▶ **Work instruction**: Given the entries below, please return each one exactly.

▶ **The input**:
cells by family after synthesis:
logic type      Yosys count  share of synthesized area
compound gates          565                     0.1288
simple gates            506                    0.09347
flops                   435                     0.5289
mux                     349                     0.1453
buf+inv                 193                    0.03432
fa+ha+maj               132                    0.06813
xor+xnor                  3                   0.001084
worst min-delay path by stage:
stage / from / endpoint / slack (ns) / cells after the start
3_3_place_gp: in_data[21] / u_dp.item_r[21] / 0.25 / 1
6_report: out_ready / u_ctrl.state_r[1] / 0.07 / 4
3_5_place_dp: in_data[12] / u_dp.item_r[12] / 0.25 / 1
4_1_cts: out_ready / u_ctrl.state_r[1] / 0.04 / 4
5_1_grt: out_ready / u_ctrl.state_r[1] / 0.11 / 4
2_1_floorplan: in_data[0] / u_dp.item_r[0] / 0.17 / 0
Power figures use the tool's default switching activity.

▶ **Exercise response**:
cells by family after synthesis:
logic type      Yosys count  share of synthesized area
compound gates          565                     0.1288
simple gates            506                    0.09347
flops                   435                     0.5289
mux                     349                     0.1453
buf+inv                 193                    0.03432
fa+ha+maj               132                    0.06813
xor+xnor                  3                   0.001084
worst min-delay path by stage:
stage / from / endpoint / slack (ns) / cells after the start
3_3_place_gp: in_data[21] / u_dp.item_r[21] / 0.25 / 1
6_report: out_ready / u_ctrl.state_r[1] / 0.07 / 4
3_5_place_dp: in_data[12] / u_dp.item_r[12] / 0.25 / 1
4_1_cts: out_ready / u_ctrl.state_r[1] / 0.04 / 4
5_1_grt: out_ready / u_ctrl.state_r[1] / 0.11 / 4
2_1_floorplan: in_data[0] / u_dp.item_r[0] / 0.17 / 0
Power figures use the tool's default switching activity.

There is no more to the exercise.